### Work to be completed
Look through the records below for the line with "of synthesized area" and the line with "-- placed cells", then return those lines and all lines between, exactly.

### Source material
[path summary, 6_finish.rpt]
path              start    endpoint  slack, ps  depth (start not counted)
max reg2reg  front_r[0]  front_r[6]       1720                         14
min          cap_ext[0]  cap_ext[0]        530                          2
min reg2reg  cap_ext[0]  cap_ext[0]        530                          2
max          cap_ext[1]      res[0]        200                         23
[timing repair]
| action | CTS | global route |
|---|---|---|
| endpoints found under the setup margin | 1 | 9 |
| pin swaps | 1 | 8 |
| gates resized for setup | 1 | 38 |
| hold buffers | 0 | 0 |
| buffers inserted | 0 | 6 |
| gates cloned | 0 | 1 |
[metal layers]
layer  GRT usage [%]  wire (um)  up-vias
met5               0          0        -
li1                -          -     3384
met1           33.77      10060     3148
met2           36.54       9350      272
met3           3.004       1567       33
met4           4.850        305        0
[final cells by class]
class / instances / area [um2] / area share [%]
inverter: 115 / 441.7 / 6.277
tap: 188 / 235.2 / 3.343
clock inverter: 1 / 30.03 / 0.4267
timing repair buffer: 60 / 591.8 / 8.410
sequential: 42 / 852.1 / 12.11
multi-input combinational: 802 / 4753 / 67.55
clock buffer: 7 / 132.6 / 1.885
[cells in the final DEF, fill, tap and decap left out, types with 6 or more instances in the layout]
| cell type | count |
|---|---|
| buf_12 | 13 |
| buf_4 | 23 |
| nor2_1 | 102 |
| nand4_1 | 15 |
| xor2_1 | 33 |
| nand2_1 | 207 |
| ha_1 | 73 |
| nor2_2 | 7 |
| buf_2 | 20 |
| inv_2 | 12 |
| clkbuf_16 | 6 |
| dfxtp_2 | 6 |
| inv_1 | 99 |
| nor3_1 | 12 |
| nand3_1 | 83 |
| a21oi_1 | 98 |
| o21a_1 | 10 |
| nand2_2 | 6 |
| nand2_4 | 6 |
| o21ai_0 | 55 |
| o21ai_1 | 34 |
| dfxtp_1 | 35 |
===== src/design/argon2_block_compress_assert.svh =====
// Assertion macros for the Argon2 block compression core.
// Depends on nothing; included by the top level.
`ifndef ARGON2_BLOCK_COMPRESS_ASSERT_SVH
`define ARGON2_BLOCK_COMPRESS_ASSERT_SVH
`ifndef NO_ASSERTIONS
`define AB_ASSERT_IMP(label, clk, rstn, ante, cons) \
    label: assert property (@(posedge clk) disable iff (!rstn) (ante) |-> (cons)) \
        else $error("assertion failed");
`define AB_ASSERT_NEXT(label, clk, rstn, ante, cons) \
    label: assert property (@(posedge clk) disable iff (!rstn) (ante) |=> (cons)) \
        else $error("assertion failed");
`else
`define AB_ASSERT_IMP(label, clk, rstn, ante, cons)
`define AB_ASSERT_NEXT(label, clk, rstn, ante, cons)
`endif
`endif


===== src/design/argon2_pkg.sv =====
// Shared types, constants and mixing helpers for the Argon2 compression core.
// Depends on nothing.
`default_nettype none
package argon2_pkg;
    localparam int BLOCK_WORDS_DEF = 128;
    localparam int ROT_A = 32;
    localparam int ROT_B = 24;
    localparam int ROT_C = 16;
    localparam int ROT_D = 63;

    typedef enum logic [2:0] {
        ST_LOAD, ST_COPY, ST_RD, ST_MIX, ST_WR, ST_OUT
    } state_t;

    // Product of the low halves for the multiply-augmented add: a + b + 2*lo(a)*lo(b).
    function automatic logic [63:0] mul_lo(input logic [63:0] x, input logic [63:0] y);
        mul_lo = x[31:0] * y[31:0];
    endfunction

    function automatic logic [63:0] rotr(input logic [63:0] x, input int n);
        rotr = (x >> n) | (x << (64 - n));
    endfunction
endpackage
`default_nettype wire


===== src/design/argon2_mix.sv =====
// Shared mixing unit: one of the four add/xor/rotate steps of the Argon2 (BlaMka) G
// function per call (multiply registered, then add/xor/rotate). Uses argon2_pkg.
`default_nettype none
module argon2_mix
    import argon2_pkg::*;
(
    input  wire logic        aclk,
    input  wire logic        start,
    input  wire logic [1:0]  phase,
    input  wire logic [63:0] in_x,
    input  wire logic [63:0] in_y,
    input  wire logic [63:0] in_z,
    output logic      [63:0] out_x,
    output logic      [63:0] out_z
);
    logic [63:0] prod_reg;
    logic [63:0] x_reg, y_reg, z_reg;
    logic [1:0]  ph_reg;
    logic [63:0] sum, t;

    // Register the product
    always_ff @(posedge aclk) begin
        if (start) begin
            prod_reg <= mul_lo(in_x, in_y);
            x_reg <= in_x;
            y_reg <= in_y;
            z_reg <= in_z;
            ph_reg <= phase;
        end
    end

    // x = x + y + 2p, z = rot(z ^ x)
    always_comb begin
        sum = x_reg + y_reg + {prod_reg[62:0], 1'b0};
        t = z_reg ^ sum;
        case (ph_reg)
            2'd0: out_z = rotr(t, ROT_A);
            2'd1: out_z = rotr(t, ROT_B);
            2'd2: out_z = rotr(t, ROT_C);
            default: out_z = rotr(t, ROT_D);
        endcase
        out_x = sum;
    end
endmodule
`default_nettype wire


===== config.mk =====
export PLATFORM = sky130hd
export DESIGN_NAME = argon2_mix
export DESIGN_NICKNAME = d
export VERILOG_FILES = /design/src/design/argon2_block_compress_assert.svh /design/src/design/argon2_pkg.sv /design/src/design/argon2_mix.sv
export SDC_FILE = /design/constraint.sdc
export NUM_CORES = 2
export LEC_CHECK = 0
export BUFFER_PORTS_ARGS = -buffer_cell sky130_fd_sc_hd__buf_4
export CORE_ASPECT_RATIO = 0.6
export CORE_MARGIN = 10
export CORE_UTILIZATION = 65
export CTS_BUF_LIST = sky130_fd_sc_hd__clkbuf_8
export DETAILED_ROUTE_END_ITERATION = 6
export PLACE_DENSITY_LB_ADDON = 0.12
export SYNTH_ARGS = -nofsm -noshare
export SYNTH_HDL_FRONTEND = slang
export SYNTH_SLANG_ARGS = --single-unit

===== constraint.sdc =====
create_clock -name aclk -period 10.4 [get_ports aclk]
set_input_delay 1.04 -clock aclk [delete_from_list [all_inputs] [get_ports aclk]]
set_output_delay 1.04 -clock aclk [all_outputs]
set_load 0.03 [all_outputs]

==> results.sh <==
export IMPL_core_rowCount=77
export IMPL_setup_viol=0
export IMPL_synth_edff_count=257
export IMPL_total_negative_slack_for_setup_checks_ps=0
export IMPL_synthesis_nets=6404
export IMPL_tightestPinTransition_ps=1063
export IMPL_yosysWarnings=0
export IMPL_wl_um=143100
export IMPL_avgRoutedWirePerCell_um=23.68
export IMPL_cell_at_the_slowest_stage_of_the_critical_path="sky130_fd_sc_hd__a211oi_1"
export IMPL_mappedNetlistArea_um2=48540
export IMPL_area_of_the_multi_input_gates_um2=36490
export IMPL_timing_final_max_slew_violations=0
export IMPL_fp_dieW_um=372.8
export IMPL_setup_ws_ps=1177
export IMPL_clkTransAtPathRegs_ps=80
export IMPL_grtUsageTotal=0.3361
export IMPL_cts_htree_levels=2
export IMPL_setup_repair_after_global_routing_missed_its_margin="no"
export IMPL_core_area_um2=73800
export IMPL_cts_tree="yes"
export IMPL_synth_avg_cell_area_um2=9.846
export IMPL_clock_sinks=257
export IMPL_dp_worst_setup_slack_ps=750.1
export IMPL_cts_buffers=38
export IMPL_fin_crit_sh=0.8868
export IMPL_worst_ep_required_time_ps=10720
export IMPL_number_of_iterations_in_the_first_detailed_routing_pass=5
export IMPL_postSynthRegisterBits=257
export IMPL_globalRouteOverflowTotal=0
export IMPL_die_area_um2=86370
export IMPL_gp_congestion=1.017
export IMPL_timing_max_cap_violations=0
export IMPL_wire_length_of_the_first_global_routing_pass_um=226700
export IMPL_critPathLaunchType="primary input"
export IMPL_net_count_reported_at_finish=6498
export IMPL_grt_antenna_before_repair=5
export IMPL_vias_per_cell=6.011
export IMPL_post_route_min_period_ps=9223
export IMPL_first_global_vias=37662
export IMPL_synth_main_ff_cell="sky130_fd_sc_hd__edfxtp_1"
export IMPL_synth_async_sr_flop_share=0
export IMPL_fillerInstances=5668
export IMPL_fin_hold_ws_ps=586.1
export IMPL_grt_start_max_net_pins=106
export IMPL_ant_nets=0
export IMPL_drt_iter0_markers=4121
export IMPL_ioPinCount=324
export IMPL_hold_viol_final=0
export IMPL_die_height_um=231.7
export IMPL_end_kind="flop"
export IMPL_synth_sequential_area_ratio=0.1590
export IMPL_ctsHoldBuffers=0
export IMPL_worstHoldPathCells=1
export IMPL_initial_utilization=0.6578
export IMPL_sequential_cell_area_um2=7717
export IMPL_cts_repair_resized=0
export IMPL_dp_hpwl_um=113400
export IMPL_max_slew_margin_rel=0.2912
export IMPL_worst_path_buf_inv=5
export IMPL_worstSetupPathType="in2reg"
export IMPL_cts_setup_buffers=0
export IMPL_clock_fmax_ghz=0.1084
export IMPL_timing_critical_path_slowest_cell_delay_ps=690
export IMPL_port_buffers=323
export IMPL_synth_cells=4930
export IMPL_cts_root_buf="sky130_fd_sc_hd__clkbuf_8"
export IMPL_run_status="completed"
export IMPL_crit_path_frequent_cell="sky130_fd_sc_hd__fa_1"
export IMPL_area_delta_synth_final_pct=7.160
export IMPL_worst_ep_arrival_time_ps=9540
export IMPL_fraction_of_final_layout_cells_sized_beyond_drive_strength_1=0.08431
export IMPL_route_detailed_drc=0
export IMPL_timing_hold_worst_class="in2reg"
export IMPL_path_delay_family="adder cells"
export IMPL_worst_path_stages=25
export IMPL_via_count=36316
export IMPL_post_synth_num_cell_types=87
export IMPL_path_max_fanout=33
export IMPL_clock_path_buffers=3
-- routing by layer --
metal,track usage,wire length (um)
met3,0.08647,17510
met5,0,24
met2,0.4941,62080
met4,0.05118,2317
met1,0.5095,61130
-- final timing paths --
check / startpoint / endpoint / slack, ps
worst max-delay path: in_y[15] / prod_reg[62] / 1180
worst min-delay path: phase[1] / ph_reg[1] / 590
-- cell usage after synthesis (18+ instances only) --
| master | n | area, um^2 |
|---|---|---|
| sky130_fd_sc_hd__nand2_1 | 584 | 2192 |
| sky130_fd_sc_hd__nor2_1 | 111 | 416.7 |
| sky130_fd_sc_hd__a31oi_1 | 34 | 212.7 |
| sky130_fd_sc_hd__a21o_1 | 71 | 533.0 |
| sky130_fd_sc_hd__edfxtp_1 | 257 | 7717 |
| sky130_fd_sc_hd__nor3_1 | 25 | 125.1 |
| sky130_fd_sc_hd__a211oi_1 | 18 | 135.1 |
| sky130_fd_sc_hd__xnor2_1 | 94 | 823.3 |
| sky130_fd_sc_hd__fa_1 | 958 | 19180 |
| sky130_fd_sc_hd__and3_1 | 21 | 131.4 |
| sky130_fd_sc_hd__o21bai_1 | 18 | 135.1 |
| sky130_fd_sc_hd__nand3_1 | 27 | 135.1 |
| sky130_fd_sc_hd__a21oi_1 | 168 | 840.8 |
| sky130_fd_sc_hd__xor2_1 | 69 | 604.3 |
| sky130_fd_sc_hd__inv_1 | 875 | 3284 |
| sky130_fd_sc_hd__clkbuf_1 | 270 | 1013 |
| sky130_fd_sc_hd__nand4_1 | 33 | 206.5 |
| sky130_fd_sc_hd__o21ai_0 | 93 | 465.5 |
| sky130_fd_sc_hd__ha_1 | 320 | 4004 |
| sky130_fd_sc_hd__o211ai_1 | 27 | 202.7 |
| sky130_fd_sc_hd__and2_1 | 615 | 3847 |
-- cell type report --
type | instances | area share
Antenna cell | 2 | 0.00009621
Tap cell | 987 | 0.02374
Sequential cell | 257 | 0.1484
Timing Repair Buffer | 331 | 0.04791
Clock inverter | 31 | 0.005099
Multi-Input combinational cell | 3520 | 0.7015
Clock buffer | 38 | 0.01005
Inverter | 876 | 0.06321
-- cell families (layout without fill, tap and decap cells) --
family                     after synthesis  count (layout)  share of synthesized area
other                                    0               2                          0
DFF                                    257             257                     0.1590
muxes                                   14              14                   0.004511
buffers and inverters                 1153            1276                    0.08926
xor gates and xnor gates               182             182                    0.03841
adders and majority gates             1278            1278                     0.4776
AOI/OAI and AO/OA                      559             559                    0.07580
and+or+nand+nor                       1487            1487                     0.1555
-- placed cells by master (no fill, tap or decap), drive strengths merged, types with 18 or more instances in the layout --
cell type	instances
fa	958
inv	882
and2	615
nand2	584
buf	331
ha	320
edfxtp	257
a21oi	168
nor2	111
o21ai	96
xnor2	94
a21o	71
xor2	69
clkbuf	38
a31oi	34
nand4	33
nand3	28
o211ai	27
nor3	25
and3	22
clkinv	20
a211oi	19
o21bai	18
-- metrics by stage --
step	instances	area [um^2]	utilization
finish	6042	52020	0.7049
global route	6041	52020	0.7048
CTS	6040	52010	0.7048
detailed placement	5971	51230	0.6941
global placement	5971	51230	0.6941
floorplan	4930	48540	-
Power is not shown: default switching activity piles up to over one toggle a cycle in this logic, so the estimate is an artifact.
`src/design/jpp_pkg.sv`:
```
// package: shared constants, types and helpers of the json pretty printer
`timescale 1ns / 1ps
`default_nettype none
package jpp_pkg;

  localparam int DEPTH_W       = 5;
  localparam int SPC_W         = DEPTH_W + 1;
  localparam int MAX_DEPTH_DEF = 31;

  localparam logic [7:0] CH_LBRACE = 8'h7B;
  localparam logic [7:0] CH_LBRACK = 8'h5B;
  localparam logic [7:0] CH_RBRACE = 8'h7D;
  localparam logic [7:0] CH_RBRACK = 8'h5D;
  localparam logic [7:0] CH_COMMA  = 8'h2C;
  localparam logic [7:0] CH_SPACE  = 8'h20;
  localparam logic [7:0] CH_NL     = 8'h0A;
  localparam logic [7:0] CH_QUOTE  = 8'h22;
  localparam logic [7:0] CH_BSLASH = 8'h5C;
  localparam logic [7:0] CH_TAB    = 8'h09;
  localparam logic [7:0] CH_CR     = 8'h0D;

  typedef enum logic [2:0] {
    S_IDLE,
    S_LEAD,
    S_NL,
    S_SPACE,
    S_TAIL
  } ctrl_state_e;

  typedef enum logic [1:0] {
    SEL_BYTE,
    SEL_NL,
    SEL_SPACE
  } out_sel_e;

  typedef struct packed {
    logic lead;
    logic brk;
    logic tail;
  } plan_t;

  typedef struct packed {
    logic     accept;
    logic     load;
    out_sel_e sel;
    logic     last;
    logic     dec;
  } cmd_t;

  typedef struct packed {
    plan_t in_plan;
    plan_t plan;
    logic  spc_zero;
    logic  spc_one;
    logic  out_free;
  } status_t;

  function automatic logic is_blank(input logic [7:0] b);
    return (b == CH_SPACE) || ((b >= CH_TAB) && (b <= CH_CR));
  endfunction

endpackage
`default_nettype wire

```
`src/design/jpp_stream_if.sv`:
```
// interfaces: input and output request channels of the json pretty printer
`timescale 1ns / 1ps
`default_nettype none
interface jpp_in_if;
  logic       valid;
  logic       ready;
  logic [7:0] text_byte;
  logic       starts_message;

  modport source (output valid, output text_byte, output starts_message, input ready);
  modport sink (input valid, input text_byte, input starts_message, output ready);
endinterface

interface jpp_out_if;
  logic       valid;
  logic       ready;
  logic [7:0] out_byte;
  logic       last_of_run;

  modport source (output valid, output out_byte, output last_of_run, input ready);
  modport sink (input valid, input out_byte, input last_of_run, output ready);
endinterface
`default_nettype wire

```
`src/design/jpp_ctrl.sv`:
```
// controller: state machine that sequences the result bytes of one request
`timescale 1ns / 1ps
`default_nettype none
module jpp_ctrl
  import jpp_pkg::*;
(
  input  wire logic    clk_i,
  input  wire logic    rst_ni,
  input  wire logic    in_valid_i,
  output logic         in_ready_o,
  input  wire status_t status_i,
  output cmd_t         cmd_o
);

  ctrl_state_e state_q, state_d;

  always_ff @(posedge clk_i or negedge rst_ni) begin
    if (!rst_ni) begin
      state_q <= S_IDLE;
    end else begin
      state_q <= state_d;
    end
  end

  // next state
  always_comb begin
    state_d = state_q;
    case (state_q)
      S_IDLE: begin
        if (in_valid_i) begin
          if (status_i.in_plan.lead) begin
            state_d = S_LEAD;
          end else if (status_i.in_plan.brk) begin
            state_d = S_NL;
          end
        end
      end
      S_LEAD: begin
        if (status_i.out_free) begin
          state_d = status_i.plan.brk ? S_NL : S_IDLE;
        end
      end
      S_NL: begin
        if (status_i.out_free) begin
          if (!status_i.spc_zero) begin
            state_d = S_SPACE;
          end else begin
            state_d = status_i.plan.tail ? S_TAIL : S_IDLE;
          end
        end
      end
      S_SPACE: begin
        if (status_i.out_free && status_i.spc_one) begin
          state_d = status_i.plan.tail ? S_TAIL : S_IDLE;
        end
      end
      S_TAIL: begin
        if (status_i.out_free) begin
          state_d = S_IDLE;
        end
      end
      default: state_d = S_IDLE;
    endcase
  end

  // outputs
  always_comb begin
    in_ready_o    = (state_q == S_IDLE);
    cmd_o.accept  = in_valid_i && (state_q == S_IDLE);
    cmd_o.load    = 1'b0;
    cmd_o.sel     = SEL_BYTE;
    cmd_o.last    = 1'b0;
    cmd_o.dec     = 1'b0;
    case (state_q)
      S_IDLE: begin
        cmd_o.load = 1'b0;
      end
      S_LEAD: begin
        cmd_o.load = status_i.out_free;
        cmd_o.last = !status_i.plan.brk;
      end
      S_NL: begin
        cmd_o.load = status_i.out_free;
        cmd_o.sel  = SEL_NL;
        cmd_o.last = status_i.spc_zero && !status_i.plan.tail;
      end
      S_SPACE: begin
        cmd_o.load = status_i.out_free;
        cmd_o.sel  = SEL_SPACE;
        cmd_o.dec  = status_i.out_free;
        cmd_o.last = status_i.spc_one && !status_i.plan.tail;
      end
      S_TAIL: begin
        cmd_o.load = status_i.out_free;
        cmd_o.last = 1'b1;
      end
      default: cmd_o.load = 1'b0;
    endcase
  end

  a_space_nonzero: assert property (@(posedge clk_i) disable iff (!rst_ni)
    (state_q == S_SPACE) |-> !status_i.spc_zero)
    else $error("space run entered with empty count");

  a_last_to_idle: assert property (@(posedge clk_i) disable iff (!rst_ni)
    (cmd_o.load && cmd_o.last) |=> (state_q == S_IDLE))
    else $error("last byte loaded but controller not idle");

  a_tail_planned: assert property (@(posedge clk_i) disable iff (!rst_ni)
    (state_q == S_TAIL) |-> status_i.plan.tail)
    else $error("trailing bracket without plan");

endmodule
`default_nettype wire

```
`src/design/jpp_dp.sv`:
```
// datapath: parse state, request decode, space counter and output register
`timescale 1ns / 1ps
`default_nettype none
module jpp_dp
  import jpp_pkg::*;
#(
  parameter int MAX_DEPTH = MAX_DEPTH_DEF
) (
  input  wire logic       clk_i,
  input  wire logic       rst_ni,
  input  wire cmd_t       cmd_i,
  output status_t         status_o,
  input  wire logic [7:0] text_byte_i,
  input  wire logic       starts_message_i,
  input  wire logic       out_ready_i,
  output logic            out_valid_o,
  output logic [7:0]      out_byte_o,
  output logic            out_last_o
);

  localparam logic [DEPTH_W-1:0] MaxD = DEPTH_W'(MAX_DEPTH);

  logic [DEPTH_W-1:0] depth_q, depth_d;
  logic               instr_q, instr_d;
  logic               bslash_q, bslash_d;
  logic               lstart_q, lstart_d;
  logic [7:0]         byte_q;
  plan_t              plan_q, plan_d;
  logic [SPC_W-1:0]   spc_q, spc_d;
  logic               out_valid_q, out_valid_d;
  logic [7:0]         out_byte_q, out_byte_d;
  logic               out_last_q;

  logic [DEPTH_W-1:0] cur_depth;
  logic               cur_instr, cur_bslash, cur_lstart;
  logic               is_open, is_close, is_comma, is_other, blank;

  // decode against state as seen by this request
  always_comb begin
    cur_depth  = starts_message_i ? '0 : depth_q;
    cur_instr  = starts_message_i ? 1'b0 : instr_q;
    cur_bslash = starts_message_i ? 1'b0 : bslash_q;
    cur_lstart = starts_message_i ? 1'b1 : lstart_q;

    is_open  = (text_byte_i == CH_LBRACE) || (text_byte_i == CH_LBRACK);
    is_close = (text_byte_i == CH_RBRACE) || (text_byte_i == CH_RBRACK);
    is_comma = (text_byte_i == CH_COMMA);
    is_other = !is_open && !is_close && !is_comma;
    blank    = is_blank(text_byte_i);

    plan_d.lead = is_open || is_comma || (is_close && cur_instr) ||
                  (is_other && (!cur_lstart || !blank));
    plan_d.brk  = !cur_instr && !is_other;
    plan_d.tail = !cur_instr && is_close;

    depth_d = cur_depth;
    if (!cur_instr && is_open && (cur_depth < MaxD)) begin
      depth_d = cur_depth + DEPTH_W'(1);
    end else if (!cur_instr && is_close && (cur_depth != '0)) begin
      depth_d = cur_depth - DEPTH_W'(1);
    end

    lstart_d = cur_lstart;
    if (plan_d.brk) begin
      lstart_d = 1'b1;
    end else if (is_other && cur_lstart && !blank) begin
      lstart_d = 1'b0;
    end

    instr_d  = cur_instr;
    bslash_d = 1'b0;
    if (text_byte_i == CH_BSLASH) begin
      bslash_d = !cur_bslash;
    end else if ((text_byte_i == CH_QUOTE) && !cur_bslash) begin
      instr_d = !cur_instr;
    end
  end

  always_ff @(posedge clk_i or negedge rst_ni) begin
    if (!rst_ni) begin
      depth_q  <= '0;
      instr_q  <= 1'b0;
      bslash_q <= 1'b0;
      lstart_q <= 1'b1;
      plan_q   <= '0;
    end else if (cmd_i.accept) begin
      depth_q  <= depth_d;
      instr_q  <= instr_d;
      bslash_q <= bslash_d;
      lstart_q <= lstart_d;
      plan_q   <= plan_d;
    end
  end

  // space counter
  always_comb begin
    spc_d = spc_q;
    if (cmd_i.accept) begin
      spc_d = {depth_d, 1'b0};
    end else if (cmd_i.dec) begin
      spc_d = spc_q - SPC_W'(1);
    end
  end

  always_ff @(posedge clk_i or negedge rst_ni) begin
    if (!rst_ni) begin
      spc_q <= '0;
    end else begin
      spc_q <= spc_d;
    end
  end

  always_ff @(posedge clk_i) begin
    if (cmd_i.accept) begin
      byte_q <= text_byte_i;
    end
  end

  // output register
  always_comb begin
    case (cmd_i.sel)
      SEL_BYTE:  out_byte_d = byte_q;
      SEL_NL:    out_byte_d = CH_NL;
      SEL_SPACE: out_byte_d = CH_SPACE;
      default:   out_byte_d = byte_q;
    endcase
    out_valid_d = cmd_i.load ? 1'b1 : (out_ready_i ? 1'b0 : out_valid_q);
  end

  always_ff @(posedge clk_i or negedge rst_ni) begin
    if (!rst_ni) begin
      out_valid_q <= 1'b0;
    end else begin
      out_valid_q <= out_valid_d;
    end
  end

  always_ff @(posedge clk_i) begin
    if (cmd_i.load) begin
      out_byte_q <= out_byte_d;
      out_last_q <= cmd_i.last;
    end
  end

  assign out_valid_o = out_valid_q;
  assign out_byte_o  = out_byte_q;
  assign out_last_o  = out_last_q;

  always_comb begin
    status_o.in_plan  = plan_d;
    status_o.plan     = plan_q;
    status_o.spc_zero = (spc_q == '0);
    status_o.spc_one  = (spc_q == SPC_W'(1));
    status_o.out_free = !out_valid_q || out_ready_i;
  end

  a_depth_bound: assert property (@(posedge clk_i) disable iff (!rst_ni)
    depth_q <= MaxD)
    else $error("nesting depth beyond limit");

  a_spc_even: assert property (@(posedge clk_i) disable iff (!rst_ni)
    cmd_i.accept |=> (spc_q[0] == 1'b0))
    else $error("indent run length not even");

  a_out_hold: assert property (@(posedge clk_i) disable iff (!rst_ni)
    (out_valid_q && !out_ready_i) |=>
      (out_valid_q && $stable(out_byte_q) && $stable(out_last_q)))
    else $error("stalled output request changed");

endmodule
`default_nettype wire

```
`src/design/json_pretty_print_stream.sv`:
```
// The request byte and its plan are registered on acceptance, then each result
// byte passes the single output register. Throughput: one result byte per cycle
// while output is not stalled; input waits while result bytes load, a dropped
// blank loads none, and the next request may enter while the last byte waits.
// Reset: asynchronous active low; depth 0, string and escape flags clear,
// line start set, output empty. No clearing pass.
`timescale 1ns / 1ps
`default_nettype none
module json_pretty_print_stream
  import jpp_pkg::*;
#(
  parameter int MAX_DEPTH = MAX_DEPTH_DEF
) (
  input  wire logic  clk_i,
  input  wire logic  rst_ni,
  jpp_in_if.sink     in_i,
  jpp_out_if.source  out_o
);

  cmd_t    cmd;
  status_t status;
  logic    in_ready;

  jpp_ctrl u_ctrl (
    .clk_i      (clk_i),
    .rst_ni     (rst_ni),
    .in_valid_i (in_i.valid),
    .in_ready_o (in_ready),
    .status_i   (status),
    .cmd_o      (cmd)
  );

  jpp_dp #(
    .MAX_DEPTH (MAX_DEPTH)
  ) u_dp (
    .clk_i            (clk_i),
    .rst_ni           (rst_ni),
    .cmd_i            (cmd),
    .status_o         (status),
    .text_byte_i      (in_i.text_byte),
    .starts_message_i (in_i.starts_message),
    .out_ready_i      (out_o.ready),
    .out_valid_o      (out_o.valid),
    .out_byte_o       (out_o.out_byte),
    .out_last_o       (out_o.last_of_run)
  );

  assign in_i.ready = in_ready;

endmodule
`default_nettype wire
```
`src/flat_wrapper.sv`:
```
// flat-port wrapper written by rule: the top's interface ports become plain ports
module json_pretty_print_stream_flat import jpp_pkg::*;
#(
  parameter int MAX_DEPTH = MAX_DEPTH_DEF
)
  (clk_i, rst_ni, in_i_valid, in_i_text_byte, in_i_starts_message, in_i_ready, out_o_valid, out_o_out_byte, out_o_last_of_run, out_o_ready);
  jpp_in_if in_i_i ();
  jpp_out_if out_o_i ();
  input  wire logic clk_i;
  input  wire logic rst_ni;
  input wire logic [$bits(in_i_i.valid)-1:0] in_i_valid;
  input wire logic [$bits(in_i_i.text_byte)-1:0] in_i_text_byte;
  input wire logic [$bits(in_i_i.starts_message)-1:0] in_i_starts_message;
  output wire logic [$bits(in_i_i.ready)-1:0] in_i_ready;
  output wire logic [$bits(out_o_i.valid)-1:0] out_o_valid;
  output wire logic [$bits(out_o_i.out_byte)-1:0] out_o_out_byte;
  output wire logic [$bits(out_o_i.last_of_run)-1:0] out_o_last_of_run;
  input wire logic [$bits(out_o_i.ready)-1:0] out_o_ready;
  assign in_i_i.valid = in_i_valid;
  assign in_i_i.text_byte = in_i_text_byte;
  assign in_i_i.starts_message = in_i_starts_message;
  assign in_i_ready = in_i_i.ready;
  assign out_o_valid = out_o_i.valid;
  assign out_o_out_byte = out_o_i.out_byte;
  assign out_o_last_of_run = out_o_i.last_of_run;
  assign out_o_i.ready = out_o_ready;
  json_pretty_print_stream #(.MAX_DEPTH(MAX_DEPTH)) u_core (.clk_i(clk_i), .rst_ni(rst_ni), .in_i(in_i_i), .out_o(out_o_i));
endmodule
```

### Answer for the task
family                     after synthesis  count (layout)  share of synthesized area
other                                    0               2                          0
DFF                                    257             257                     0.1590
muxes                                   14              14                   0.004511
buffers and inverters                 1153            1276                    0.08926
xor gates and xnor gates               182             182                    0.03841
adders and majority gates             1278            1278                     0.4776
AOI/OAI and AO/OA                      559             559                    0.07580
and+or+nand+nor                       1487            1487                     0.1555
-- placed cells by master (no fill, tap or decap), drive strengths merged, types with 18 or more instances in the layout --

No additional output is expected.